But to his wife, parents, three daughters and loved ones, he was a man 
of courage and strength long before September 11, 2001.
  Tom Burnett grew up in Bloomington, Minnesota, as a child who loved 
sports and the outdoors. From fishing with his dad, to becoming the 
star quarterback in high school, Tom was the image of an athlete and 
the all-American guy. After studying at the Air Force Academy and later 
graduating from Pepperdine University, he went on to become a senior 
executive of a company that makes medical devices.
  Then, on September 11, the all-American guy became the all-American 
hero. Thomas Burnett and others aboard made the decision to take down 
the plane somewhere above Stonycreek Township, Pennsylvania, after 
learning of the fates of the three hijacked aircraft.

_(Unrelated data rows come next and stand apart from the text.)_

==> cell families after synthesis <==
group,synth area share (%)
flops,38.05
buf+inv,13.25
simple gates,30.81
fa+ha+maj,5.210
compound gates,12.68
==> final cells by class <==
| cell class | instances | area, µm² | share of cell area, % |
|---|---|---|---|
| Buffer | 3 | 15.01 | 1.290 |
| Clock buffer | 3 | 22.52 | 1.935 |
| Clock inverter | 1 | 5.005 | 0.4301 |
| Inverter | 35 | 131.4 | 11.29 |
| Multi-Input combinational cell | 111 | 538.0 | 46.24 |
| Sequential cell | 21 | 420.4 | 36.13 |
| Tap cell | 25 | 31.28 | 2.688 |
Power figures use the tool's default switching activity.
`config.mk`:
```
export PLATFORM = sky130hd
export DESIGN_NAME = cswin_decoder
export DESIGN_NICKNAME = d
export VERILOG_FILES = /design/src/rtl/cswin_pkg.sv /design/src/rtl/cswin_slot.sv /design/src/rtl/cswin_pick.sv /design/src/rtl/cswin_decoder.sv
export SDC_FILE = /design/constraint.sdc
export NUM_CORES = 1
export LEC_CHECK = 0
export CAP_MARGIN = 10
export CORE_MARGIN = 2
export CORE_UTILIZATION = 59
export CTS_BUF_LIST = sky130_fd_sc_hd__clkbuf_4 sky130_fd_sc_hd__clkbuf_8
export DETAILED_ROUTE_END_ITERATION = 10
export PLACE_DENSITY_LB_ADDON = 0.25
export RECOVER_POWER = 100
export SLEW_MARGIN = 5
export SYNTH_ARGS = -nofsm -noshare
export SYNTH_HDL_FRONTEND = slang
export SYNTH_SLANG_ARGS = --single-unit
```
`constraint.sdc`:
```
create_clock -name clk -period 5 [get_ports clk]
set_input_delay 1 -clock clk [delete_from_list [all_inputs] [get_ports clk]]
set_output_delay 1 -clock clk [all_outputs]
set_load 0.005 [all_outputs]
```
File: src/rtl/sync_serial_port.sv
module sync_serial_port #(
   parameter int DATA_W = 8,
   parameter int DEPTH  = 4,
   localparam int CW = $clog2(DEPTH + 1)
) (
   input  logic              clk,
   input  logic              clear_n,
   input  logic              sel,
   input  logic              wr_en,
   input  logic [DATA_W-1:0] wdata,
   output logic [DATA_W-1:0] rdata,
   input  logic              ser_clk_in,
   input  logic              frame_in,
   input  logic              ser_data_in,
   output logic              tx_oe_n,
   output logic              ser_data_out,
   output logic              ser_clk_out,
   output logic              frame_out,
   output logic              tx_full_irq,
   output logic              rx_full_irq
);
   generate
      if (DATA_W < 2) begin : g_bad_width
         $error("sync_serial_port: DATA_W must be at least 2");
      end
      if (DEPTH < 2) begin : g_bad_depth
         $error("sync_serial_port: DEPTH must be at least 2");
      end
   endgenerate

   logic              host_push, host_pop;
   logic              tx_empty, tx_pop;
   logic [DATA_W-1:0] tx_head, rx_head, rx_word;
   logic              rx_empty, rx_push;
   logic [CW-1:0]     tx_fill, rx_fill;

   assign host_push = sel && wr_en;
   assign host_pop  = sel && !wr_en;

   ssp_fifo #(.WIDTH(DATA_W), .DEPTH(DEPTH)) u_txq (
      .clk(clk), .clear_n(clear_n),
      .push(host_push), .pop(tx_pop), .din(wdata), .dout(tx_head),
      .full(tx_full_irq), .empty(tx_empty), .level(tx_fill)
   );

   ssp_tx_engine #(.WIDTH(DATA_W)) u_tx (
      .clk(clk), .clear_n(clear_n),
      .q_empty(tx_empty), .q_data(tx_head), .q_pop(tx_pop),
      .sclk(ser_clk_out), .sdo(ser_data_out), .frame(frame_out), .oe_n(tx_oe_n)
   );

   ssp_rx_engine #(.WIDTH(DATA_W)) u_rx (
      .clk(clk), .clear_n(clear_n),
      .sclk_in(ser_clk_in), .frame_in(frame_in), .sdi(ser_data_in),
      .push(rx_push), .word(rx_word)
   );

   ssp_fifo #(.WIDTH(DATA_W), .DEPTH(DEPTH)) u_rxq (
      .clk(clk), .clear_n(clear_n),
      .push(rx_push), .pop(host_pop), .din(rx_word), .dout(rx_head),
      .full(rx_full_irq), .empty(rx_empty), .level(rx_fill)
   );

   always_ff @(posedge clk) begin
      if (!clear_n)                rdata <= '0;
      else if (host_pop && !rx_empty) rdata <= rx_head;
   end
endmodule


File: config.mk
export PLATFORM = sky130hd
export DESIGN_NAME = sync_serial_port
export DESIGN_NICKNAME = d
export VERILOG_FILES = /design/src/rtl/ssp_pkg.sv /design/src/rtl/ssp_fifo.sv /design/src/rtl/ssp_tx_engine.sv /design/src/rtl/ssp_rx_engine.sv /design/src/rtl/sync_serial_port.sv
export SDC_FILE = /design/constraint.sdc
export NUM_CORES = 1
export LEC_CHECK = 0
export ABC_CLOCK_PERIOD_IN_PS = 2029
export BUFFER_PORTS_ARGS = -buffer_cell sky130_fd_sc_hd__clkbuf_2
export CAP_MARGIN = 40
export CORE_ASPECT_RATIO = 0.6
export CORE_MARGIN = 2
export CORE_UTILIZATION = 54
export DETAILED_ROUTE_END_ITERATION = 12
export HOLD_SLACK_MARGIN = 0.15
export PLACE_DENSITY = 0.79
export SKIP_LAST_GASP = 1
export SLEW_MARGIN = 5
export SYNTH_ARGS = -nofsm -noshare
export SYNTH_HDL_FRONTEND = slang
export SYNTH_SLANG_ARGS = --single-unit
File: constraint.sdc
create_clock -name clk -period 2.03 [get_ports clk]
set_input_delay 0.406 -clock clk [delete_from_list [all_inputs] [get_ports clk]]
set_output_delay 0.406 -clock clk [all_outputs]
set_load 0.01 [all_outputs]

  That morning, Tom Burnett called his wife Deena repeatedly, pumping 
her for information. Later, it was no surprise to her that Tom led the 
effort to bring the plane down before it could take more lives.
  But the result was that thanks to the bravery of people like Tom 
Burnett, countless innocent lives were saved, including our own, and 
our nation's Capitol was spared.
  Many believe terrorists were going to use the fourth plane, Flight 
93, as a weapon to crash into another site in Washington, DC. Whether 
it was the United States Capitol Building or the White House, we will 
never know.
  This was the ultimate act of bravery and sacrifice from the 
passengers and crew of United Flight 93, and those who enter our 
nation's Capitol each day should cherish their valiance.
  As the day approaches that will mark the first anniversary of the 
terrorist attacks, we should all step back for a moment to remember why 
it may be that our nation's Capitol still stands today, or why the 
White House remains untouched.
  It was because of the courage of Tom Burnett and others, truly among 
the great heroes of our nation.
  There may never be answers for all the questions that surround the 
events of September 11, 2001, or closure for all of those around the 
world who suffered the loss of loved ones in this tragedy.
  But it is in our power to make sure that we appropriately honor 
Thomas E. Burnett, Jr., and our other fellow Americans who suddenly 
became heroes on September 11. Let us thank and remember him by passing 
this legislation.
  Mrs. MORELLA. Mr. Speaker, I yield back the balance of my time.
  The SPEAKER pro tempore (Mr. Culberson). The question is on the 
motion offered by the gentlewoman from Maryland (Mrs. Morella) that the 
House suspend the rules and pass the bill, H.R. 5207.
  The question was taken; and (two-thirds having voted in favor 
thereof) the rules were suspended and the bill was passed.
  A motion to reconsider was laid on the table.